> On 16 Sep 2019, at 05:51, 'Brent Meeker' via Everything List 
> <[email protected]> wrote:
> 
> 
> 
> On 9/15/2019 6:13 AM, Bruno Marchal wrote:
>> 
>>> On 13 Sep 2019, at 22:28, 'Brent Meeker' via Everything List 
>>> <[email protected] 
>>> <mailto:[email protected]>> wrote:
>>> 
>>> 
>>> 
>>> On 9/13/2019 10:59 AM, Jason Resch wrote:
>>>> 
>>>> 
>>>> On Wed, Sep 11, 2019 at 6:38 PM Bruce Kellett <[email protected] 
>>>> <mailto:[email protected]>> wrote:
>>>> On Thu, Sep 12, 2019 at 2:55 AM Jason Resch <[email protected] 
>>>> <mailto:[email protected]>> wrote:
>>>> On Tuesday, September 10, 2019, Bruce Kellett <[email protected] 
>>>> <mailto:[email protected]>> wrote:
>>>> On Wed, Sep 11, 2019 at 10:18 AM 'Brent Meeker' via Everything List 
>>>> <[email protected] 
>>>> <mailto:[email protected]>> wrote:
>>>> On 9/10/2019 4:30 PM, Bruce Kellett wrote:
>>>> > Another argument that has been given here before is that if quantum 
>>>> > immortality is true, then we should expect to see a number of people 
>>>> > who are considerably older than the normal life expectancy -- and we 
>>>> > do not see people who are two or three hundred years old. Even if the 
>>>> > probabilities are very low, there have been an awful lot of people 
>>>> > born within the last 500 or so years -- some must have survived on our 
>>>> > branch if this scenario is true.
>>>> 
>>>> My argument was that each of us should find ourselves to be much older 
>>>> than even the oldest people we know.
>>>>  
>>>> That is probably the best single argument against quantum immortality: if 
>>>> QI is true, then the measure of our lifetime after one reaches a normal 
>>>> lifetime is infinitely greater than the measure before age , say, 120 yr. 
>>>> So if one finds oneself younger than 120 years, QI is false, and if MWI is 
>>>> still considered to be true, there must be another argument why MWI does 
>>>> not imply QI.
>>>> 
>>>> 
>>>> Why do you think that measure only increases with age?
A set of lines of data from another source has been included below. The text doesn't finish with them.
<file path="src/sv/filtered_nearest_object_search_macros.svh">
// Assertion macros shared by the nearest-object search RTL.
// Needs clk and rst in the scope of the module that uses them.
`ifndef FILTERED_NEAREST_OBJECT_SEARCH_MACROS_SVH
`define FILTERED_NEAREST_OBJECT_SEARCH_MACROS_SVH

// Check that a property holds at every clock edge outside reset.
`define FNOS_ASSERT(lbl, prop, msg) \
  lbl: assert property (@(posedge clk) disable iff (rst) (prop)) else $error(msg);

// Check that a condition never occurs outside reset.
`define FNOS_NEVER(lbl, cond, msg) \
  lbl: assert property (@(posedge clk) disable iff (rst) !(cond)) else $error(msg);

`endif

</file>
<file path="src/sv/fnos_pkg.sv">
// Shared types and constants for the filtered nearest-object search.
// No dependencies; imported by every module of the block.
`default_nettype none

package fnos_pkg;

  localparam int CFG_W     = 32;
  localparam int CFG_IDX_W = 3;
  localparam int QDEPTH    = 8;
  localparam int QPTR_W    = 3;
  localparam int QCNT_W    = 4;

  // Configuration register indexes
  typedef enum logic [CFG_IDX_W-1:0] {
    REG_REF_X       = 3'd0,
    REG_REF_Y       = 3'd1,
    REG_COLOUR_ON   = 3'd2,
    REG_OWN_RED     = 3'd3,
    REG_RANGE_LIMIT = 3'd4,
    REG_AGE_LIMIT   = 3'd5,
    REG_NOW         = 3'd6
  } cfg_reg_t;

  // One classified object handed from front to back
  typedef struct packed {
    logic        pass;   // candidate and all filters passed
    logic        last;   // ends the list
    logic [7:0]  pos;    // low bits of list position
    logic [32:0] d2;     // squared distance, mm^2
  } queue_entry_t;

  // Front pipeline output toward the queue
  typedef struct packed {
    logic         valid;
    queue_entry_t entry;
  } front_push_t;

endpackage

`default_nettype wire

</file>
<file path="src/sv/filtered_nearest_object_search.sv">
// Filtered nearest-object search, top level.
// Channels: objects enter on in_valid/in_stall, one word per object; the word
//   with last_item set closes a list. One result word per list leaves on
//   out_valid/out_stall: found, best_index and best_dist_sq (all zero if no
//   object passed the colour, age and range filters).
// Configuration: cfg_we with cfg_index and cfg_data writes one register in a
//   cycle; write only while no list is in progress and all results are out.
// Throughput: one object per cycle while in_stall is low. The front classifies
//   in a 3-stage pipeline, an 8-entry queue feeds the back, which folds one
//   object a cycle into the running minimum but holds a last word on a stall.
// Path: the last object of a list passes the three front stages, the queue
//   and the result register before its result shows on out_valid.
// Stall: out_stall holds the result register; the back then stops at the
//   next last word, the queue fills and in_stall rises once queue words plus
//   pipeline words reach the queue depth.
// Reset (rst, synchronous): clear the search state and restore register
//   defaults (colour filter on, own colour red, all else zero).
// Objects past MAX_OBJECTS in a list are skipped but last_item still ends it.
`default_nettype none

module filtered_nearest_object_search #(
  parameter int MAX_OBJECTS = 256
) (
  input  wire logic                           clk,
  input  wire logic                           rst,
  input  wire logic                           cfg_we,
  input  wire logic [fnos_pkg::CFG_IDX_W-1:0]  cfg_index,
  input  wire logic [fnos_pkg::CFG_W-1:0]      cfg_data,
  input  wire logic                           in_valid,
  output logic                                in_stall,
  input  wire logic signed [15:0]             obj_x_mm,
  input  wire logic signed [15:0]             obj_y_mm,
  input  wire logic                           obj_red,
  input  wire logic [31:0]                    seen_ms,
  input  wire logic                           last_item,
  output logic                                out_valid,
  input  wire logic                           out_stall,
  output logic                                found,
  output logic [7:0]                          best_index,
  output logic [33:0]                         best_dist_sq
);
  import fnos_pkg::*;

  front_push_t          push;
  logic [1:0]           inflight;
  queue_entry_t         head;
  logic                 head_valid;
  logic                 pop;
  logic [QCNT_W-1:0]    q_count;
  logic [QCNT_W:0]      occupancy;
  logic                 take;

  // Count words in the pipeline as already queued so none is ever dropped
  assign occupancy = {1'b0, q_count} + {{(QCNT_W-1){1'b0}}, inflight};
  assign in_stall  = occupancy >= (QCNT_W+1)'(QDEPTH);
  assign take      = in_valid && !in_stall;

  fnos_front #(
    .MAX_OBJECTS (MAX_OBJECTS)
  ) u_front (
    .clk       (clk),
    .rst       (rst),
    .cfg_we    (cfg_we),
    .cfg_index (cfg_index),
    .cfg_data  (cfg_data),
    .take      (take),
    .obj_x_mm  (obj_x_mm),
    .obj_y_mm  (obj_y_mm),
    .obj_red   (obj_red),
    .seen_ms   (seen_ms),
    .last_item (last_item),
    .push      (push),
    .inflight  (inflight)
  );

  fnos_queue u_queue (
    .clk        (clk),
    .rst        (rst),
    .push       (push),
    .pop        (pop),
    .head       (head),
    .head_valid (head_valid),
    .count      (q_count)
  );

  fnos_back u_back (
    .clk          (clk),
    .rst          (rst),
    .head         (head),
    .head_valid   (head_valid),
    .pop          (pop),
    .out_valid    (out_valid),
    .out_stall    (out_stall),
    .found        (found),
    .best_index   (best_index),
    .best_dist_sq (best_dist_sq)
  );

endmodule

`default_nettype wire

</file>
<file path="src/sv/fnos_queue.sv">
// Small FIFO of classified objects between front and back.
// Depends on fnos_pkg and the shared assertion macros.
`default_nettype none
`include "filtered_nearest_object_search_macros.svh"

module fnos_queue (
  input  wire logic                 clk,
  input  wire logic                 rst,
  input  wire fnos_pkg::front_push_t push,
  input  wire logic                 pop,
  output fnos_pkg::queue_entry_t    head,
  output logic                      head_valid,
  output logic [fnos_pkg::QCNT_W-1:0] count
);
  import fnos_pkg::*;

  queue_entry_t             mem [QDEPTH];
  logic [QPTR_W-1:0]        wr_ptr;
  logic [QPTR_W-1:0]        rd_ptr;
  logic                     do_pop;

  assign do_pop     = pop && (count != '0);
  assign head       = mem[rd_ptr];
  assign head_valid = (count != '0);

  always_ff @(posedge clk) begin
    if (push.valid) begin
      mem[wr_ptr] <= push.entry;
    end
  end

  always_ff @(posedge clk) begin
    if (rst) begin
      wr_ptr <= '0;
      rd_ptr <= '0;
      count  <= '0;
    end else begin
      if (push.valid) begin
        wr_ptr <= wr_ptr + QPTR_W'(1);
      end
      if (do_pop) begin
        rd_ptr <= rd_ptr + QPTR_W'(1);
      end
      case ({push.valid, do_pop})
        2'b10:   count <= count + QCNT_W'(1);
        2'b01:   count <= count - QCNT_W'(1);
        default: count <= count;
      endcase
    end
  end

  `FNOS_NEVER(a_no_overflow, push.valid && !do_pop && (count == QCNT_W'(QDEPTH)), "queue overflow")
  `FNOS_NEVER(a_count_bound, count > QCNT_W'(QDEPTH), "queue count beyond depth")
  `FNOS_NEVER(a_no_underflow, pop && (count == '0), "pop from empty queue")

endmodule

`default_nettype wire

</file>
<file path="src/sv/fnos_front.sv">
// Front end: configuration registers, item counter and a three-stage
// classification pipeline (filters, squares, distance sum). Uses fnos_pkg.
`default_nettype none

module fnos_front #(
  parameter int MAX_OBJECTS = 256
) (
  input  wire logic                          clk,
  input  wire logic                          rst,
  input  wire logic                          cfg_we,
  input  wire logic [fnos_pkg::CFG_IDX_W-1:0] cfg_index,
  input  wire logic [fnos_pkg::CFG_W-1:0]     cfg_data,
  input  wire logic                          take,
  input  wire logic signed [15:0]            obj_x_mm,
  input  wire logic signed [15:0]            obj_y_mm,
  input  wire logic                          obj_red,
  input  wire logic [31:0]                   seen_ms,
  input  wire logic                          last_item,
  output fnos_pkg::front_push_t              push,
  output logic [1:0]                         inflight
);
  import fnos_pkg::*;

  localparam int CNT_W = $clog2(MAX_OBJECTS + 1);

  // Configuration
  logic signed [15:0] ref_x_mm;
  logic signed [15:0] ref_y_mm;
  logic               colour_filter_on;
  logic               own_colour_red;
  logic [15:0]        range_limit_mm;
  logic [31:0]        age_limit_ms;
  logic [31:0]        now_ms;
  logic [31:0]        range_sq;

  // Item counter
  logic [CNT_W-1:0]   item_counter;
  logic               cand;
  logic [CNT_W+7:0]   cnt_ext;

  // Stage 1
  logic               v1;
  logic signed [16:0] dx1;
  logic signed [16:0] dy1;
  logic               ok1;
  logic               last1;
  logic [7:0]         pos1;
  // Stage 2
  logic               v2;
  logic [31:0]        sqx2;
  logic [31:0]        sqy2;
  logic               ok2;
  logic               last2;
  logic [7:0]         pos2;
  // Stage 3
  logic               v3;
  queue_entry_t       ent3;

  logic signed [16:0] dx_next;
  logic signed [16:0] dy_next;
  logic [32:0]        age_diff;
  logic               age_bad;
  logic               age_ok;
  logic               colour_ok;
  logic signed [33:0] px;
  logic signed [33:0] py;
  logic [32:0]        d2_next;
  logic               range_ok;

  always_ff @(posedge clk) begin
    if (rst) begin
      ref_x_mm         <= '0;
      ref_y_mm         <= '0;
      colour_filter_on <= 1'b1;
      own_colour_red   <= 1'b1;
      range_limit_mm   <= '0;
      age_limit_ms     <= '0;
      now_ms           <= '0;
    end else if (cfg_we) begin
      case (cfg_reg_t'(cfg_index))
        REG_REF_X:       ref_x_mm         <= cfg_data[15:0];
        REG_REF_Y:       ref_y_mm         <= cfg_data[15:0];
        REG_COLOUR_ON:   colour_filter_on <= cfg_data[0];
        REG_OWN_RED:     own_colour_red   <= cfg_data[0];
        REG_RANGE_LIMIT: range_limit_mm   <= cfg_data[15:0];
        REG_AGE_LIMIT:   age_limit_ms     <= cfg_data[31:0];
        REG_NOW:         now_ms           <= cfg_data[31:0];
        default:         ;
      endcase
    end
  end

  // Square the range limit in its own register, off the item path
  always_ff @(posedge clk) begin
    range_sq <= range_limit_mm * range_limit_mm;
  end

  assign cand    = item_counter < CNT_W'(MAX_OBJECTS);
  assign cnt_ext = {8'd0, item_counter};

  always_ff @(posedge clk) begin
    if (rst) begin
      item_counter <= '0;
    end else if (take) begin
      if (last_item) begin
        item_counter <= '0;
      end else if (cand) begin
        item_counter <= item_counter + CNT_W'(1);
      end
    end
  end

  always_comb begin
    dx_next   = $signed({obj_x_mm[15], obj_x_mm}) - $signed({ref_x_mm[15], ref_x_mm});
    dy_next   = $signed({obj_y_mm[15], obj_y_mm}) - $signed({ref_y_mm[15], ref_y_mm});
    age_diff  = {1'b0, now_ms} - {1'b0, seen_ms};
    // A negative age (stamp ahead of now) always passes
    age_bad   = !age_diff[32] && (age_diff[31:0] > age_limit_ms);
    age_ok    = (age_limit_ms == '0) || (seen_ms == '0) || !age_bad;
    colour_ok = !colour_filter_on || (obj_red == own_colour_red);
  end

  assign px       = dx1 * dx1;
  assign py       = dy1 * dy1;
  assign d2_next  = {1'b0, sqx2} + {1'b0, sqy2};
  assign range_ok = (range_limit_mm == '0) || (d2_next <= {1'b0, range_sq});

  always_ff @(posedge clk) begin
    if (rst) begin
      v1 <= 1'b0;
      v2 <= 1'b0;
      v3 <= 1'b0;
    end else begin
      v1 <= take;
      v2 <= v1;
      v3 <= v2;
    end
  end

  always_ff @(posedge clk) begin
    dx1   <= dx_next;
    dy1   <= dy_next;
    ok1   <= cand && age_ok && colour_ok;
    last1 <= last_item;
    pos1  <= cnt_ext[7:0];

    sqx2  <= px[31:0];
    sqy2  <= py[31:0];
    ok2   <= ok1;
    last2 <= last1;
    pos2  <= pos1;

    ent3.pass <= ok2 && range_ok;
    ent3.last <= last2;
    ent3.pos  <= pos2;
    ent3.d2   <= d2_next;
  end

  assign push.valid = v3;
  assign push.entry = ent3;
  assign inflight   = {1'b0, v1} + {1'b0, v2} + {1'b0, v3};

endmodule

`default_nettype wire

</file>
<file path="src/sv/fnos_back.sv">
// Back end: running minimum over classified objects and the result register.
// Depends on fnos_pkg and the shared assertion macros.
`default_nettype none
`include "filtered_nearest_object_search_macros.svh"

module fnos_back (
  input  wire logic                   clk,
  input  wire logic                   rst,
  input  wire fnos_pkg::queue_entry_t head,
  input  wire logic                   head_valid,
  output logic                        pop,
  output logic                        out_valid,
  input  wire logic                   out_stall,
  output logic                        found,
  output logic [7:0]                  best_index,
  output logic [33:0]                 best_dist_sq
);
  import fnos_pkg::*;

  logic [33:0] best_distance_sq;
  logic [7:0]  best_position;
  logic        any_found;

  logic [33:0] best_distance_sq_next;
  logic [7:0]  best_position_next;
  logic        any_found_next;
  logic        better;
  logic        out_free;

  // Hold a last word while the previous result still waits
  assign out_free = !out_valid || !out_stall;
  assign pop      = head_valid && (!head.last || out_free);
  assign better   = head.pass && ({1'b0, head.d2} < best_distance_sq);

  always_comb begin
    best_distance_sq_next = best_distance_sq;
    best_position_next    = best_position;
    any_found_next        = any_found;
    if (better) begin
      best_distance_sq_next = {1'b0, head.d2};
      best_position_next    = head.pos;
      any_found_next        = 1'b1;
    end
  end

  always_ff @(posedge clk) begin
    if (rst) begin
      best_distance_sq <= '1;
      best_position    <= '0;
      any_found        <= 1'b0;
      out_valid        <= 1'b0;
    end else begin
      if (pop) begin
        if (head.last) begin
          best_distance_sq <= '1;
          best_position    <= '0;
          any_found        <= 1'b0;
        end else begin
          best_distance_sq <= best_distance_sq_next;
          best_position    <= best_position_next;
          any_found        <= any_found_next;
        end
      end
      if (pop && head.last) begin
        out_valid <= 1'b1;
      end else if (!out_stall) begin
        out_valid <= 1'b0;
      end
    end
  end

  always_ff @(posedge clk) begin
    if (pop && head.last) begin
      found        <= any_found_next;
      best_index   <= any_found_next ? best_position_next : 8'd0;
      best_dist_sq <= any_found_next ? best_distance_sq_next : 34'd0;
    end
  end

  `FNOS_ASSERT(a_empty_result, (out_valid && !found) |-> (best_index == 8'd0 && best_dist_sq == 34'd0), "empty result not zero")
  `FNOS_NEVER(a_no_clobber, pop && head.last && out_valid && out_stall, "result overwritten while stalled")
  `FNOS_ASSERT(a_dist_bound, (out_valid && found) |-> (best_dist_sq[33] == 1'b0), "distance beyond range")

endmodule

`default_nettype wire
</file>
On an objective 
>>>> level it only decreases.
>>>> 
>>>> As Bruno would say, "you confuse the 1p with the 1pp." I am talking about 
>>>> my personal measure of the number of years I have lived. As I get older, 
>>>> the number of years I have lived increases. If I live to 1000, I have 
>>>> lived more years between 100 and 1000 than between 1 and 100. This is 
>>>> arithmetic, after all.
>>>> 
>>>> I see.  This reasoning works only under the assumption that finding 
>>>> yourself in any particular year across your infinite lifespan is 
>>>> equiprobable (i.e. you can ignore the effects of the number or measure of 
>>>> the various yous in other branches).  This is what I thought you mean by 
>>>> measure, in terms of how to calculate probabilities / weights of the 
>>>> various branches.
>>>>  
>>>> 
>>>> But this discussion has gone off the rails. It started as a discussion of 
>>>> quantum immortality, and the arguments against this notion, even in MWI. 
>>>> The arguments against QI that have been advanced are that life-threatening 
>>>> events tend not to be binary or quantum, but rather we enter a period of 
>>>> slow decline, due to illness or other factors. Consequently, there is no 
>>>> reason for us to expect to be immortal, even in MWI.
>>>> 
>>>> I don't see how that last sentence follows.  It is true MWI doesn't 
>>>> guarantee we should expect to always survive in the same condition, but it 
>>>> does guarantee we should survive in some form.
>>> 
>>> But what does "we" refer to. Are you saying Jason, with the memories he has 
>>> at this moment, will always have a successor in the future.   Or are you 
>>> saying there'll always be a Jason that shares my childhood memories or my 
>>> memories of last year when that lightning bolt just missed me.
>>> 
>>>>  
>>>> The other argument is that if QI is true, then you would expect to be very 
>>>> old.
>>>> 
>>>> We only know we are very old if our memories accumulate without limit, but 
>>>> MWI does not guarantee persistence of memory.  It also follows from this 
>>>> that to know one is immortal (has lived an infinite number of years) 
>>>> requires an infinitely large brain and memory capacity.
>>> 
>>> I don't have to remember everything that happened over 80yrs to know I'm 
>>> 80yrs old.  In fact I only need to remember my birthday.
>> 
>> 
>> And memory is fallible, and memory of age has no more meaning when your age 
>> is bigger that the nameable or describable number, which happens very soon, 
>> relatively, for the immortal being trying to keep track of their birthday. 
>> 
>> Immortality is when you are to old to be able to even name your age. After 
>> that, you have always the same age.
> 
> Nice aphorisms.  But irrelevant.  The question is why don't we see almost 
> everyone else as younger?  

That happens when we are not old enough, but also, we might always backtrack to 
younger people when close to death or when dying, …

… may be up to something like this video below, which is an oversimplifying 
view (mixing G and G* all the time) of Neoplatonism, or theology close to 
Mechanism:

https://www.youtube.com/watch?v=h6fcK_fRYaI

You can get very old, and always believed that you are young, even a baby, and 
be right on that, just by not memorising everything.

Technological immortality is a sort of egotic complacency in the Samsara, and a 
sort of Procrastination of Nirvana. But why not? There is something to 
contemplate here, but here is only an aspect of a bigger and simpler reality. 
And there is something to contemplate there too. With Mechanism, mathematics 
can give a glimpse, and evacuate some fake certainties. Nature also used some 
authoritative argument sometimes...

Bruno





> 
>> 
>> Mortality is an illusion enjoyed by the gods when tired of eternity. It is 
>> very long ....
> 
> Brent
> "Eternity is very long.  Especially near the end."